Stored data
• • • • •

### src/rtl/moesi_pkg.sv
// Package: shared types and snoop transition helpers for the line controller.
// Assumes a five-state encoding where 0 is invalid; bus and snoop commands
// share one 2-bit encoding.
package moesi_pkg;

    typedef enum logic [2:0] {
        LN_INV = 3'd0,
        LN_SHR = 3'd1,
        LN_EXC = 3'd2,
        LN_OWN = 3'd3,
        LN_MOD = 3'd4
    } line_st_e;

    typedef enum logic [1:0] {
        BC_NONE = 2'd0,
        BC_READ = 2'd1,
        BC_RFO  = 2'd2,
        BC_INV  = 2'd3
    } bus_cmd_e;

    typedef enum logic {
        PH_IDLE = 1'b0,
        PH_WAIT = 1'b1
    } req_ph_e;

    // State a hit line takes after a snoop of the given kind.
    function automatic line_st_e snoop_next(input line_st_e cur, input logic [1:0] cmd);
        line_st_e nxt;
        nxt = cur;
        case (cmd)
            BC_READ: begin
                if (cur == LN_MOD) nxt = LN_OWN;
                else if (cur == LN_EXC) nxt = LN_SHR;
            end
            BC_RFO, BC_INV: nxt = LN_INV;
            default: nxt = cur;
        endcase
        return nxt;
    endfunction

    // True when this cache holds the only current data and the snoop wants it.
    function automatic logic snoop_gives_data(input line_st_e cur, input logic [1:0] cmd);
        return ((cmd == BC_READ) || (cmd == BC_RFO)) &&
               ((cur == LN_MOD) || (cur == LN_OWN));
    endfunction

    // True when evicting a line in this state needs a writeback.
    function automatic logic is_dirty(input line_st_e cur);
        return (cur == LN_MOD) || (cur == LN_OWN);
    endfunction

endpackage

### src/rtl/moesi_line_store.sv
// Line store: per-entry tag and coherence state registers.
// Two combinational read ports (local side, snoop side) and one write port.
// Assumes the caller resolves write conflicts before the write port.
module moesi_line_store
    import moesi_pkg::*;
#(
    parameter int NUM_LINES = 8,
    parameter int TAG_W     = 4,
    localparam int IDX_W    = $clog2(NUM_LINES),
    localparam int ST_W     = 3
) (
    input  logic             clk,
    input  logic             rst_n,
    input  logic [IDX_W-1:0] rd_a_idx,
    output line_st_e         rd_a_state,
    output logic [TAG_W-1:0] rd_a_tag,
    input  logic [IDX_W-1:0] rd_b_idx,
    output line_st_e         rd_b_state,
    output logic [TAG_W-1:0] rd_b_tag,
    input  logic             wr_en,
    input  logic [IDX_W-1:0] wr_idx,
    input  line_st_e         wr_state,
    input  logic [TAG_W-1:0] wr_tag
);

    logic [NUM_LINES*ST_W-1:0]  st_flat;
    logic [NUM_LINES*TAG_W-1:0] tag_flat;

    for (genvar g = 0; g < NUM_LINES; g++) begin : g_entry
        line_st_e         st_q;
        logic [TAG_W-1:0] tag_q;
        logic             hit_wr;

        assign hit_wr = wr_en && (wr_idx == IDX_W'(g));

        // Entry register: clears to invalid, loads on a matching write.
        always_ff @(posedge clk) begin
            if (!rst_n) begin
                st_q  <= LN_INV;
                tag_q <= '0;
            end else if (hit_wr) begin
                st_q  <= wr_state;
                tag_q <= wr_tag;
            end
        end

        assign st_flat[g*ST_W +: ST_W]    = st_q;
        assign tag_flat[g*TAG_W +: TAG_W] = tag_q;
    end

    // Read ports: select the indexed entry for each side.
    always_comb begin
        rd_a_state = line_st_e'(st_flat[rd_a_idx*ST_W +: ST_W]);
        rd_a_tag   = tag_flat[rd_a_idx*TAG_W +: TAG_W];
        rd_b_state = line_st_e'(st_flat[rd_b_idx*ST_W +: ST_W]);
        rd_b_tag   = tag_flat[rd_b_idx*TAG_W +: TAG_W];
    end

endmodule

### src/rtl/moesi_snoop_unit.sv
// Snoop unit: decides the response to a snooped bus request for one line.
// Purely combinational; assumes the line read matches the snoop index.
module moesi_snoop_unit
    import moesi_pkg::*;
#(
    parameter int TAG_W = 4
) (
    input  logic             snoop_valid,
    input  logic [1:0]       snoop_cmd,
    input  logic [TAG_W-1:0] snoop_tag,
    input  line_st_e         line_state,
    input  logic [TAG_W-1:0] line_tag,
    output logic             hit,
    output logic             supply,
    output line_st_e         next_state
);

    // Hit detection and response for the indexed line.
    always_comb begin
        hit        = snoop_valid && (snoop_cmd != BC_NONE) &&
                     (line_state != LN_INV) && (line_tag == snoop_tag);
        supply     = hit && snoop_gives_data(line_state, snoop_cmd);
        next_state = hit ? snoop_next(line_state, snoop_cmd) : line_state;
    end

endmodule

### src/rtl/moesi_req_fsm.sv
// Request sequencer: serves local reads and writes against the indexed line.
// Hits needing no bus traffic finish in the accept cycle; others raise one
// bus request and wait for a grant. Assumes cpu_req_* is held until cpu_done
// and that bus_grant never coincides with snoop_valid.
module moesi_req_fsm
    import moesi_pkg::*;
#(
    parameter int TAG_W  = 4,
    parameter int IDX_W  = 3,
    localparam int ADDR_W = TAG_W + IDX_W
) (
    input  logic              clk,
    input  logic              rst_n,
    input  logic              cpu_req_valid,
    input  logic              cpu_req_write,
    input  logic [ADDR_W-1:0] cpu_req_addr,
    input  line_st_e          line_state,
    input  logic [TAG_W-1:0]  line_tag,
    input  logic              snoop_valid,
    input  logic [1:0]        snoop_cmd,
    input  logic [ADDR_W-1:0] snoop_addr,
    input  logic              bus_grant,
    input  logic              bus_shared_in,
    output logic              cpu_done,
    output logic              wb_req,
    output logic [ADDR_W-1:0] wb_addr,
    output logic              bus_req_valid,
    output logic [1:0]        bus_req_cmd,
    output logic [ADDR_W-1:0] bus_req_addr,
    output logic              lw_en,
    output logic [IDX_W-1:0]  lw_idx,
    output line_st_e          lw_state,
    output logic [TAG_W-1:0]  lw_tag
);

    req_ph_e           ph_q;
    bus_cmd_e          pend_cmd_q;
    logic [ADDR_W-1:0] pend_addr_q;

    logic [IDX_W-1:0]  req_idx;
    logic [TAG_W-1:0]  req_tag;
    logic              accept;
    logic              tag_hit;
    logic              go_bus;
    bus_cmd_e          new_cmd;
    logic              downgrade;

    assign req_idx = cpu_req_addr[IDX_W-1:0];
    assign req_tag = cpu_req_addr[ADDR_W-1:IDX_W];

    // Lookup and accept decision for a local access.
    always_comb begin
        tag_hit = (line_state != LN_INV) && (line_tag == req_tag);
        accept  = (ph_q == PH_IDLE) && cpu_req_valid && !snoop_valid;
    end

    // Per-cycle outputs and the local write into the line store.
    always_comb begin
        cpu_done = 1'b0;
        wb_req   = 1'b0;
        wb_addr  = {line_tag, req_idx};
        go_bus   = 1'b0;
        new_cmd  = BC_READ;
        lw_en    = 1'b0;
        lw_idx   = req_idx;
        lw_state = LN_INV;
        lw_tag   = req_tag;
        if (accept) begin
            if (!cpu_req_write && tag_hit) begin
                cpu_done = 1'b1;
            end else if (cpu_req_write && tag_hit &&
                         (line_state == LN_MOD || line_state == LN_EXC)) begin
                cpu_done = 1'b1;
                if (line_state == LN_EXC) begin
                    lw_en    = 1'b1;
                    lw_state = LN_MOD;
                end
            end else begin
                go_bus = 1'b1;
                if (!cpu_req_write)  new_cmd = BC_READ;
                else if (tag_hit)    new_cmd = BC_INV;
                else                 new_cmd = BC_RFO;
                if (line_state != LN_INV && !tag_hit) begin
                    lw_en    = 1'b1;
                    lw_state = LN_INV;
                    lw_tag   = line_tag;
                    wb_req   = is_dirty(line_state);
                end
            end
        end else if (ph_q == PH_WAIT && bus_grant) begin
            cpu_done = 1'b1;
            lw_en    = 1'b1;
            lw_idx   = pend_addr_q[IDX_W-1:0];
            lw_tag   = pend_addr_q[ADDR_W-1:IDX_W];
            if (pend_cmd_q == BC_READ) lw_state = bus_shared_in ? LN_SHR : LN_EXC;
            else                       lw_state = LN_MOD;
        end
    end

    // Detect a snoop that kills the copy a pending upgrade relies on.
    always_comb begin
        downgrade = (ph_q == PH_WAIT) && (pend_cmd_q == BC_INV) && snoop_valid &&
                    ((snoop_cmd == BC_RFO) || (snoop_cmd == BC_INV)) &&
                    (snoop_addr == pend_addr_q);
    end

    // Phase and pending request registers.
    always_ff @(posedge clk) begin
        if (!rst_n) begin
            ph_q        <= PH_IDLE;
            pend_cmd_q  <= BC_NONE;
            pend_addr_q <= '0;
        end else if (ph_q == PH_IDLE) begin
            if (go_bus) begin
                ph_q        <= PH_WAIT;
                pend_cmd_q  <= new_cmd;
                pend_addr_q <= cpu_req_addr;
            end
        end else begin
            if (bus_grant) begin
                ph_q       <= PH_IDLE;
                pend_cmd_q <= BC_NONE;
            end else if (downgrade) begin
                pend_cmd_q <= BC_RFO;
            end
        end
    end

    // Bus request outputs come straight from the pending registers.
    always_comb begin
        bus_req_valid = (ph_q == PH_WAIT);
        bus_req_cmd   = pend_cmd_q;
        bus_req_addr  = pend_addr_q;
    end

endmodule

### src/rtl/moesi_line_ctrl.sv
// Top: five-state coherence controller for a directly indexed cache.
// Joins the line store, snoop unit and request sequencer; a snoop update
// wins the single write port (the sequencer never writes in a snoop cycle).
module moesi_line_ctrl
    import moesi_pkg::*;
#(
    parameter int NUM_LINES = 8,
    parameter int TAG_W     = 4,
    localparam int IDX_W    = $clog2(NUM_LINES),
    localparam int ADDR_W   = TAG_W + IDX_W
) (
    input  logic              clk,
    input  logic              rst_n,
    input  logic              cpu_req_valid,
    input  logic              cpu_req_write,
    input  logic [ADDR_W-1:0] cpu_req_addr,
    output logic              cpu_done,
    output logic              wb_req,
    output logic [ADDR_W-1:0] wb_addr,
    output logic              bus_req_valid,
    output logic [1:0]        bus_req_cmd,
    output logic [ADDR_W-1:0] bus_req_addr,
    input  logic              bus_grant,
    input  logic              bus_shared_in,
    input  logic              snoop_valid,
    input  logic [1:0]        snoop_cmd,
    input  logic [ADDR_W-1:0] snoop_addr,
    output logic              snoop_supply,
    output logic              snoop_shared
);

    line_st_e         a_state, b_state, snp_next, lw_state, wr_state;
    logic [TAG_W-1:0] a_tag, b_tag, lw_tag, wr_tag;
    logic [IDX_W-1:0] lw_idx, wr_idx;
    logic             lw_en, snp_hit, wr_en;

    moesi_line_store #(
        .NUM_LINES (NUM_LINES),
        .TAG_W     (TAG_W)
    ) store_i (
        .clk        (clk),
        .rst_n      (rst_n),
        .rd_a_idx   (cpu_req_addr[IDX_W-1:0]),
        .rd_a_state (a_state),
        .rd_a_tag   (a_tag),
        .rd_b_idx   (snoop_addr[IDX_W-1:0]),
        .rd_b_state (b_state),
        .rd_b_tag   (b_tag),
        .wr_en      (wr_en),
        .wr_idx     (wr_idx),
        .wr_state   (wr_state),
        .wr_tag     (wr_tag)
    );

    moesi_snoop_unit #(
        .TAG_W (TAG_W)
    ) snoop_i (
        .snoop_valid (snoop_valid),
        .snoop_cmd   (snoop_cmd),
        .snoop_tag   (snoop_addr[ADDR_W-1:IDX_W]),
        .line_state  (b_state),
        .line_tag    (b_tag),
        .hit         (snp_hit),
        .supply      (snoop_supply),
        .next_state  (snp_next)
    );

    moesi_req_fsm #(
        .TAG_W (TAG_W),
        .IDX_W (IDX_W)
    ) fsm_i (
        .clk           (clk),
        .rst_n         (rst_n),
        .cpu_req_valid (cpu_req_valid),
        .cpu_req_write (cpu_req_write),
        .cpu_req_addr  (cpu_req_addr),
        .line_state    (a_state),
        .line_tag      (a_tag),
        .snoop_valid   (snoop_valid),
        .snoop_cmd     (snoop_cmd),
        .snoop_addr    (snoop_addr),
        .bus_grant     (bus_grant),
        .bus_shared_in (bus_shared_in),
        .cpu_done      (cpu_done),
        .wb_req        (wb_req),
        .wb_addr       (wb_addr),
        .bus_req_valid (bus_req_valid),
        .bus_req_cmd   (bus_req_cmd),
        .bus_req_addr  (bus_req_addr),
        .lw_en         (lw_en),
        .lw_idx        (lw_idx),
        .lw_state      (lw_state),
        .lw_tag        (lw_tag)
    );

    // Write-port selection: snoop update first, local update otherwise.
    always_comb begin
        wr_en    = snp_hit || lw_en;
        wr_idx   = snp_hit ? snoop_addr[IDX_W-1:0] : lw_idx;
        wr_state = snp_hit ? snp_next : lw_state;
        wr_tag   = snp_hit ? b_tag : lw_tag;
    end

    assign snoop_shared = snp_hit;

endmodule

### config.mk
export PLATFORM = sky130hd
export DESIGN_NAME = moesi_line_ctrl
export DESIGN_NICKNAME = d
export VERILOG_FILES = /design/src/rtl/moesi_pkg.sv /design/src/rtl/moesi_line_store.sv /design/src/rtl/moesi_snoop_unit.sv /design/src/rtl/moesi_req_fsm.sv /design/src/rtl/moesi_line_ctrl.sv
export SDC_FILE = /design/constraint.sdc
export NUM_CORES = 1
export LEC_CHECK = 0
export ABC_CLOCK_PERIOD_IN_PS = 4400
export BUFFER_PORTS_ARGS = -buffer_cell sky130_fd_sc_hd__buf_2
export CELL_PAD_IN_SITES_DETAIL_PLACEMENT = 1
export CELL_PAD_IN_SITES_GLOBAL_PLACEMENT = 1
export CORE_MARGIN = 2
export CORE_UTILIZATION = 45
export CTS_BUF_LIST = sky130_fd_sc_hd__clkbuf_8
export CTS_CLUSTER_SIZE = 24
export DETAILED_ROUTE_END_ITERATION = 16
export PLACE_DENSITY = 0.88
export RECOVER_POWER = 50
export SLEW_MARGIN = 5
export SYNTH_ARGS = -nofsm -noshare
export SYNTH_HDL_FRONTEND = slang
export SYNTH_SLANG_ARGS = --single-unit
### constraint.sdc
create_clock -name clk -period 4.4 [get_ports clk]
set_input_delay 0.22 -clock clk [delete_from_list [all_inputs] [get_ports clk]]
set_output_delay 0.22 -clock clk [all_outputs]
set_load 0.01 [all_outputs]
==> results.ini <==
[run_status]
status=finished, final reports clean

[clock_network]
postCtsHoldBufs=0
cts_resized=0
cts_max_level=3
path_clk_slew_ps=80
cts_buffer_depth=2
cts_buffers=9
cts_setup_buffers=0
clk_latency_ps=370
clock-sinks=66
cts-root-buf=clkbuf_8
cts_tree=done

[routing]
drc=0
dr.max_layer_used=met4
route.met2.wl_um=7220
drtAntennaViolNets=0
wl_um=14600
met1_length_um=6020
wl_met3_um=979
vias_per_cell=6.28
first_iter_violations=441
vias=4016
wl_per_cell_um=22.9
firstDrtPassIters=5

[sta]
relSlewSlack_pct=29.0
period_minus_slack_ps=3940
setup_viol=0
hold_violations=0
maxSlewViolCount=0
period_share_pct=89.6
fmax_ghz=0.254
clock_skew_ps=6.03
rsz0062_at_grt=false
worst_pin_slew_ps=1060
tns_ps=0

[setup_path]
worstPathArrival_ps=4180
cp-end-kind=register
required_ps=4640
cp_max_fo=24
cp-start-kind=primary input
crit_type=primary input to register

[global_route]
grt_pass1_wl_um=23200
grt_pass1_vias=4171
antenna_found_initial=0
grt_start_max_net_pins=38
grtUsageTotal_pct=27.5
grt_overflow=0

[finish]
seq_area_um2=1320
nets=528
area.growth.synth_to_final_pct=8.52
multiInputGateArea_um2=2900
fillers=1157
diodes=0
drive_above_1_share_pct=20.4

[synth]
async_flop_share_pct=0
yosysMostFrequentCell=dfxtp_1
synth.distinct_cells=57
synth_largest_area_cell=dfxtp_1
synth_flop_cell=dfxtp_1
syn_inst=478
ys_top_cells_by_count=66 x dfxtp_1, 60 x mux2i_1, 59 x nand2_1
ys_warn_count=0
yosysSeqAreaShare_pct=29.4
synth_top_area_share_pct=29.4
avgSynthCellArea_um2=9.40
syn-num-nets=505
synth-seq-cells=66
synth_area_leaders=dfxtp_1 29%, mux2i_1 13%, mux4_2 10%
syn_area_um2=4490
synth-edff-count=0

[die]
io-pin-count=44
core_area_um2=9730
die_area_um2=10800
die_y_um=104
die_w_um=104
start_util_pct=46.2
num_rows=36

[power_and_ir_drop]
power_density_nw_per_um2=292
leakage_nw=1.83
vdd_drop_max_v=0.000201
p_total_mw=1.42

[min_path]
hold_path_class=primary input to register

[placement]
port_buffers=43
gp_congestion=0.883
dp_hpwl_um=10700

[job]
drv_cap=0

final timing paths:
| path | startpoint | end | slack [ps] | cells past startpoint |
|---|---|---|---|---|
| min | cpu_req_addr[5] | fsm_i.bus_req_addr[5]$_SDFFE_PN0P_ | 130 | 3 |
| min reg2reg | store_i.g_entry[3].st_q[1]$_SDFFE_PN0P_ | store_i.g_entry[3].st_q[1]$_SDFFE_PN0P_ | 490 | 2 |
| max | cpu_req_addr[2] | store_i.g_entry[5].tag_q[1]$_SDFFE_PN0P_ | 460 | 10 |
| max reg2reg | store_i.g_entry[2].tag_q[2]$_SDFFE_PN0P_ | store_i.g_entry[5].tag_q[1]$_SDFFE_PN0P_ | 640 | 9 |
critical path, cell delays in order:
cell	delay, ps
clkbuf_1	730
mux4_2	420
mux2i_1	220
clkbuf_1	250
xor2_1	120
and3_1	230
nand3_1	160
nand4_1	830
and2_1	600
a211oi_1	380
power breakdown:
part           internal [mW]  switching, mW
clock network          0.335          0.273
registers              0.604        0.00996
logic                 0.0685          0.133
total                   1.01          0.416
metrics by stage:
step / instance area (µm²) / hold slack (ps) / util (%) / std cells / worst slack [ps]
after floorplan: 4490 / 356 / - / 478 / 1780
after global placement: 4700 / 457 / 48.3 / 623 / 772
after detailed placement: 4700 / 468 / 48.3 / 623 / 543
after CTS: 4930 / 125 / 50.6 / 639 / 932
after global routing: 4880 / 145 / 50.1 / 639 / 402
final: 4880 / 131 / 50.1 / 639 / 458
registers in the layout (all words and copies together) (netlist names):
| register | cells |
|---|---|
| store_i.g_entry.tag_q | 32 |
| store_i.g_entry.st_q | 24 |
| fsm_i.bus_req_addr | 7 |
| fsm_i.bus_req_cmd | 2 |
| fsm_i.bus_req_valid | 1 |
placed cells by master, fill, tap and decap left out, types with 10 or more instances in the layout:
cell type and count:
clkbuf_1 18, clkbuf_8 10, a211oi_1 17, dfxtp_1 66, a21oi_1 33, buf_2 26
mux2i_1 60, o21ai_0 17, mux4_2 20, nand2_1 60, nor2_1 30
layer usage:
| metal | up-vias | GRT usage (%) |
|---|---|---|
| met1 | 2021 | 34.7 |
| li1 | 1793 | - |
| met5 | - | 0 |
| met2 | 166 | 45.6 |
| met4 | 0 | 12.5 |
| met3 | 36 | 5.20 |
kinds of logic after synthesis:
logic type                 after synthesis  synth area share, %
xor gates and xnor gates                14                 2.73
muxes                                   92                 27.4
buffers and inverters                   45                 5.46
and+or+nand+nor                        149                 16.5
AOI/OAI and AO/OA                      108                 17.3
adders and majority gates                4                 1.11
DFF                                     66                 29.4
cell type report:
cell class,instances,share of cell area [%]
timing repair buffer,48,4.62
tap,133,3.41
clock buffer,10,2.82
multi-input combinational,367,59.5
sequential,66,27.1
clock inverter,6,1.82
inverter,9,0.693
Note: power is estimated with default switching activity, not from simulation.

• • • • •

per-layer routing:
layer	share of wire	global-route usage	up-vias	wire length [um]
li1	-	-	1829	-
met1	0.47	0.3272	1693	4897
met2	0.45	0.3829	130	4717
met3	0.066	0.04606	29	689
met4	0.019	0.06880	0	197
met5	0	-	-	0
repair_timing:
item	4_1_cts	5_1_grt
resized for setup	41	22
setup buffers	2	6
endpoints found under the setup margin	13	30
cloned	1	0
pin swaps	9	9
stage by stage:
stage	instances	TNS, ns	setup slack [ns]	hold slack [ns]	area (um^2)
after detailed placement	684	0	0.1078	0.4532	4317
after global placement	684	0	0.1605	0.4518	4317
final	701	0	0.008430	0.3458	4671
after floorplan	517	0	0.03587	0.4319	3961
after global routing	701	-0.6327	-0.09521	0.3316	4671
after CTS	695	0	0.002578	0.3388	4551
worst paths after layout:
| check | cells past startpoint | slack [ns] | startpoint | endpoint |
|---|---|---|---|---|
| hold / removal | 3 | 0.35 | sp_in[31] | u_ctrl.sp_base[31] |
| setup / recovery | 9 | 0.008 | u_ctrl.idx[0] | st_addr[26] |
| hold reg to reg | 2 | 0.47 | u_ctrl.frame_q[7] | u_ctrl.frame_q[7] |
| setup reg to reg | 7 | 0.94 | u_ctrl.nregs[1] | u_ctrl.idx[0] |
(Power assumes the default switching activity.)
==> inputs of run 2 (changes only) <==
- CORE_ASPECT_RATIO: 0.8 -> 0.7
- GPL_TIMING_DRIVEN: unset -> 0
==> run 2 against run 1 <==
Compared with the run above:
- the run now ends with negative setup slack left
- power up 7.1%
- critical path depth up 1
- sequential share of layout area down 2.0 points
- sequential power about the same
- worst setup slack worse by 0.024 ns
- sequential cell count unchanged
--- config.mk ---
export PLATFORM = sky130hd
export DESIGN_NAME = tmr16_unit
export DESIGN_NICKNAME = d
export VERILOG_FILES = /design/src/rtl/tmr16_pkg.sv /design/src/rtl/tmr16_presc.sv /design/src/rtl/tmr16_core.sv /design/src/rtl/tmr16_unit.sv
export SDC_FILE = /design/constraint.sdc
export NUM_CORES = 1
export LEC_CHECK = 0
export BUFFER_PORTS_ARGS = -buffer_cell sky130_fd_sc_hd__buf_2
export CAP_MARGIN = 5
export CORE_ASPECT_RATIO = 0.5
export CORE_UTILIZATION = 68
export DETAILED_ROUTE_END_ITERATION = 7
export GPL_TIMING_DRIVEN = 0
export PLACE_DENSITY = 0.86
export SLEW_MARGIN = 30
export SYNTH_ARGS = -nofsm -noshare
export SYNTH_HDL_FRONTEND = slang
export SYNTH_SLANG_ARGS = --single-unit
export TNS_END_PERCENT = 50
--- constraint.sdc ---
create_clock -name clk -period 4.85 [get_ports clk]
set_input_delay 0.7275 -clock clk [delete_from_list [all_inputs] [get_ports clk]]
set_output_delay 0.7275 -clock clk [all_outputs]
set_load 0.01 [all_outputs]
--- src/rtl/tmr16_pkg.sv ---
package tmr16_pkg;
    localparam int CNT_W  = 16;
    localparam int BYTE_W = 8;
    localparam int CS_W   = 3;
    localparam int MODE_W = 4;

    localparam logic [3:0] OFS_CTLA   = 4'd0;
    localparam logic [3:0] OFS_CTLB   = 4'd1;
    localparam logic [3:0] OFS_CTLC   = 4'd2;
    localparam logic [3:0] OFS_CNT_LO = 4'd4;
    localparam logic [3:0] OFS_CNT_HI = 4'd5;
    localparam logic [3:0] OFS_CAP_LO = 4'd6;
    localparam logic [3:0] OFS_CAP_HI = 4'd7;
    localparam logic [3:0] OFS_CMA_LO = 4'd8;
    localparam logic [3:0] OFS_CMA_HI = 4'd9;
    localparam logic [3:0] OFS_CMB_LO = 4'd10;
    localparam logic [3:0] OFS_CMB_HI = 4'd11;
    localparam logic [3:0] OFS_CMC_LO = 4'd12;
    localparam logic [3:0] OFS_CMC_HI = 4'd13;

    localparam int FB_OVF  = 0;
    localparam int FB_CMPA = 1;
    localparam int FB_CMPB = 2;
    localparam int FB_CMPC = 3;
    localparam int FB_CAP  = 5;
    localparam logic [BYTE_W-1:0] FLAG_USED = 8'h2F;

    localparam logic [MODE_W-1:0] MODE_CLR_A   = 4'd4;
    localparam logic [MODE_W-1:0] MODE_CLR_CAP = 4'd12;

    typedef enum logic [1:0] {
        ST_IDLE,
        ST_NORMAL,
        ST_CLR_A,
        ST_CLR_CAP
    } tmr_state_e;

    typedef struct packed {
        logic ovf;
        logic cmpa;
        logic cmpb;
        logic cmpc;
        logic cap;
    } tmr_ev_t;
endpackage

• • • • •

■ **WHAT TO PRODUCE**
Give back exactly the lines above starting at the line where "u_ctrl.nregs[1] | u_ctrl.idx[0] |" appears and ending at the line where "Compared with the" appears, both included, with no other lines.

■ **OUTPUT OF THE TASK**
| setup reg to reg | 7 | 0.94 | u_ctrl.nregs[1] | u_ctrl.idx[0] |
(Power assumes the default switching activity.)
==> inputs of run 2 (changes only) <==
- CORE_ASPECT_RATIO: 0.8 -> 0.7
- GPL_TIMING_DRIVEN: unset -> 0
==> run 2 against run 1 <==
Compared with the run above:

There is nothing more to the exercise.